Campbell, T.F. & Dollaghan, C.A. (1995). Speaking rate, articulatory speed, and linguistic processing in children and adolescents with severe traumatic brain injury. Journal of Speech and Hearing, 38,864-875.
Type of
Study
Research study with controls
Subjects 4 males, 5 females; ages 5:8-16:2
Gender-matched, age-matched controls
Diagnoses Severe TBI
Normal controls
Speech
Condition
Potentially slow speaking rates
Purpose Study 1: To determine if the subjects and controls had different speaking rates.
To determine whether their rates changed over time.

To determine whether naive listeners hear differences in their rates.

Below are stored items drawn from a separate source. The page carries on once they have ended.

**src/rtl/cpu_ctrl_pkg.sv**
```systemverilog
// cpu_ctrl_pkg: shared constants for the lab CPU control unit.
// Holds the controller state encodings, the opcode/op encodings of the
// instruction set, the write-back source (vsel) encodings, the one-hot
// register-select (nsel) codes, and helpers giving the state that follows
// DECODE and GET_B for a given opcode/op pair.
package cpu_ctrl_pkg;

    // Controller states
    localparam logic [3:0] S_WAIT      = 4'd0;
    localparam logic [3:0] S_DECODE    = 4'd1;
    localparam logic [3:0] S_WRITE_IMM = 4'd2;
    localparam logic [3:0] S_GET_A     = 4'd3;
    localparam logic [3:0] S_GET_B     = 4'd4;
    localparam logic [3:0] S_ALU_EXE   = 4'd5;
    localparam logic [3:0] S_MOV_EXE   = 4'd6;
    localparam logic [3:0] S_CMP_EXE   = 4'd7;
    localparam logic [3:0] S_WRITE_REG = 4'd8;

    // Opcodes and op sub-codes
    localparam logic [2:0] OPC_MOV     = 3'b110;
    localparam logic [2:0] OPC_ALU     = 3'b101;
    localparam logic [1:0] OP_ADD      = 2'b00;
    localparam logic [1:0] OP_CMP      = 2'b01;
    localparam logic [1:0] OP_AND      = 2'b10;
    localparam logic [1:0] OP_MVN      = 2'b11;
    localparam logic [1:0] OP_MOV_REG  = 2'b00;
    localparam logic [1:0] OP_MOV_IMM  = 2'b10;

    // Write-back source select
    localparam logic [1:0] VSEL_C      = 2'b00;
    localparam logic [1:0] VSEL_IMM8   = 2'b01;

    // One-hot register-file address select; NONE falls back to Rm
    localparam logic [2:0] NSEL_NONE   = 3'b000;
    localparam logic [2:0] NSEL_RM     = 3'b001;
    localparam logic [2:0] NSEL_RD     = 3'b010;
    localparam logic [2:0] NSEL_RN     = 3'b100;

    // State entered after DECODE; unknown encodings go straight back to WAIT.
    function automatic logic [3:0] decode_next(input logic [2:0] opcode,
                                               input logic [1:0] op);
        logic [3:0] nxt;
        nxt = S_WAIT;
        if (opcode == OPC_MOV && op == OP_MOV_IMM)      nxt = S_WRITE_IMM;
        else if (opcode == OPC_MOV && op == OP_MOV_REG) nxt = S_GET_B;
        else if (opcode == OPC_ALU && op == OP_MVN)     nxt = S_GET_B;
        else if (opcode == OPC_ALU)                     nxt = S_GET_A;
        return nxt;
    endfunction

    // State entered after GET_B.
    function automatic logic [3:0] get_b_next(input logic [2:0] opcode,
                                              input logic [1:0] op);
        logic [3:0] nxt;
        nxt = S_ALU_EXE;
        if (opcode == OPC_MOV && op == OP_MOV_REG)  nxt = S_MOV_EXE;
        else if (opcode == OPC_ALU && op == OP_CMP) nxt = S_CMP_EXE;
        return nxt;
    endfunction

endpackage

```
**src/rtl/cpu_controller_instr_dec.sv**
```systemverilog
// instr_dec: purely combinational instruction field decoder.
// Ports:
//   ir        in   instruction register contents
//   nsel      in   one-hot register select (Rn/Rd/Rm, none = Rm)
//   opcode    out  IR[15:13]
//   op        out  IR[12:11]
//   shift     out  IR[4:3]
//   aluop     out  op for ALU instructions, ADD for everything else
//   sximm8    out  sign-extended IR[7:0]
//   sximm5    out  sign-extended IR[4:0]
//   readnum   out  register-file read address selected by nsel
//   writenum  out  register-file write address (same as readnum)
module instr_dec
    import cpu_ctrl_pkg::*;
#(
    parameter int WIDTH = 16
) (
    input  logic [WIDTH-1:0] ir,
    input  logic [2:0]       nsel,
    output logic [2:0]       opcode,
    output logic [1:0]       op,
    output logic [1:0]       shift,
    output logic [1:0]       aluop,
    output logic [WIDTH-1:0] sximm8,
    output logic [WIDTH-1:0] sximm5,
    output logic [2:0]       readnum,
    output logic [2:0]       writenum
);

    logic [2:0] rn;
    logic [2:0] rd;
    logic [2:0] rm;

    assign opcode = ir[15:13];
    assign op     = ir[12:11];
    assign rn     = ir[10:8];
    assign rd     = ir[7:5];
    assign shift  = ir[4:3];
    assign rm     = ir[2:0];

    assign sximm8 = {{(WIDTH-8){ir[7]}}, ir[7:0]};
    assign sximm5 = {{(WIDTH-5){ir[4]}}, ir[4:0]};

    // MOV uses the adder with A forced to 0, so it always gets ADD.
    assign aluop = (opcode == OPC_ALU) ? op : OP_ADD;

    always_comb begin
        readnum = rm;
        case (nsel)
            NSEL_RN: readnum = rn;
            NSEL_RD: readnum = rd;
            default: readnum = rm;
        endcase
    end

    assign writenum = readnum;

endmodule

```
**src/rtl/cpu_controller.sv**
```systemverilog
// cpu_controller: multi-cycle control unit for the lab CPU datapath.
// Holds the instruction register, sequences one instruction per start pulse
// and drives the datapath strobes as Moore functions of state and IR.
// Ports:
//   clk, reset            clock; synchronous active-low reset
//   s, load, in           start, IR load enable, instruction word
//   readnum, writenum     register-file addresses
//   shift, ALUop          shifter and ALU operation
//   sximm8, sximm5        sign-extended immediates
//   vsel                  write-back source select
//   loada/b/c, loads      datapath register enables
//   asel, bsel            operand selects
//   write                 register-file write enable
//   w                     high while idle in WAIT
//   state_dbg             current FSM state (for checkers)
//
// Handshake: the controller is ready exactly when w==1. An edge with w==1
// and load==1 copies in into IR; an edge with w==1 and s==1 starts the
// instruction held in IR (including a word loaded on that same edge).
// load and s are ignored while busy (w==0).
module cpu_controller
    import cpu_ctrl_pkg::*;
#(
    parameter int WIDTH = 16
) (
    input  logic             clk,
    input  logic             reset,
    input  logic             s,
    input  logic             load,
    input  logic [WIDTH-1:0] in,
    output logic [2:0]       readnum,
    output logic [2:0]       writenum,
    output logic [1:0]       shift,
    output logic [1:0]       ALUop,
    output logic [WIDTH-1:0] sximm8,
    output logic [WIDTH-1:0] sximm5,
    output logic [1:0]       vsel,
    output logic             loada,
    output logic             loadb,
    output logic             loadc,
    output logic             loads,
    output logic             asel,
    output logic             bsel,
    output logic             write,
    output logic             w,
    output logic [3:0]       state_dbg
);

    logic [3:0]       state;
    logic [WIDTH-1:0] ir;
    logic [2:0]       nsel;
    logic [2:0]       opcode;
    logic [1:0]       op;

    instr_dec #(.WIDTH(WIDTH)) u_dec (
        .ir       (ir),
        .nsel     (nsel),
        .opcode   (opcode),
        .op       (op),
        .shift    (shift),
        .aluop    (ALUop),
        .sximm8   (sximm8),
        .sximm5   (sximm5),
        .readnum  (readnum),
        .writenum (writenum)
    );

    always_ff @(posedge clk) begin
        if (!reset) begin
            state <= S_WAIT;
            ir    <= '0;
        end else begin
            // IR only changes while idle so a running instruction is never corrupted.
            if (load && state == S_WAIT)
                ir <= in;
            case (state)
                S_WAIT:      if (s) state <= S_DECODE;
                S_DECODE:    state <= decode_next(opcode, op);
                S_WRITE_IMM: state <= S_WAIT;
                S_GET_A:     state <= S_GET_B;
                S_GET_B:     state <= get_b_next(opcode, op);
                S_ALU_EXE:   state <= S_WRITE_REG;
                S_MOV_EXE:   state <= S_WRITE_REG;
                S_CMP_EXE:   state <= S_WAIT;
                S_WRITE_REG: state <= S_WAIT;
                default:     state <= S_WAIT;
            endcase
        end
    end

    always_comb begin
        nsel  = NSEL_NONE;
        vsel  = VSEL_C;
        loada = 1'b0;
        loadb = 1'b0;
        loadc = 1'b0;
        loads = 1'b0;
        asel  = 1'b0;
        bsel  = 1'b0;
        write = 1'b0;
        w     = 1'b0;
        case (state)
            S_WAIT:      w = 1'b1;
            S_WRITE_IMM: begin nsel = NSEL_RN; vsel = VSEL_IMM8; write = 1'b1; end
            S_GET_A:     begin nsel = NSEL_RN; loada = 1'b1; end
            S_GET_B:     begin nsel = NSEL_RM; loadb = 1'b1; end
            S_ALU_EXE:   loadc = 1'b1;
            // MOV reg passes B through the adder with A forced to zero.
            S_MOV_EXE:   begin loadc = 1'b1; asel = 1'b1; end
            S_CMP_EXE:   loads = 1'b1;
            S_WRITE_REG: begin nsel = NSEL_RD; vsel = VSEL_C; write = 1'b1; end
            default:     ;
        endcase
    end

    assign state_dbg = state;

endmodule

```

Study 2: To determine to what extent reduced articulatory seed and increased pausing reflect linguistic processing deficits.
Methods Study 1: Over 7 sessions, speech samples were collected and transcribed orthographically and phonetically.
Speech rate was calculated with CSpeech.

Unfamiliar listeners judged speaking rate.

Study 2: Fifty syllables from each subject were analyzed to measure average syllable duration and within utterance pause time.

Subjects were evaluated for dysarthria.
Results Study 1: Control group produced more syllables per second.
Neither group changed much over time.

5/9 TBI subjects had slower rates than matched controls based on unfamiliar listener judgments.

Study 2: 3/5 TBI subjects with slower rates had longer average syllable durations and were the only ones diagnosed with dysarthria.

4/5 TBI subjects with slower rates had higher percentages of pause time.
Treatment
Implications
Speaking rate is a significant sequela in children with TBI.
Slowed rate from problems with articulatory speed and cognitive-linguistic processing speed.

Important to evaluate both articulatory speed and cognitive-linguistic processing speed.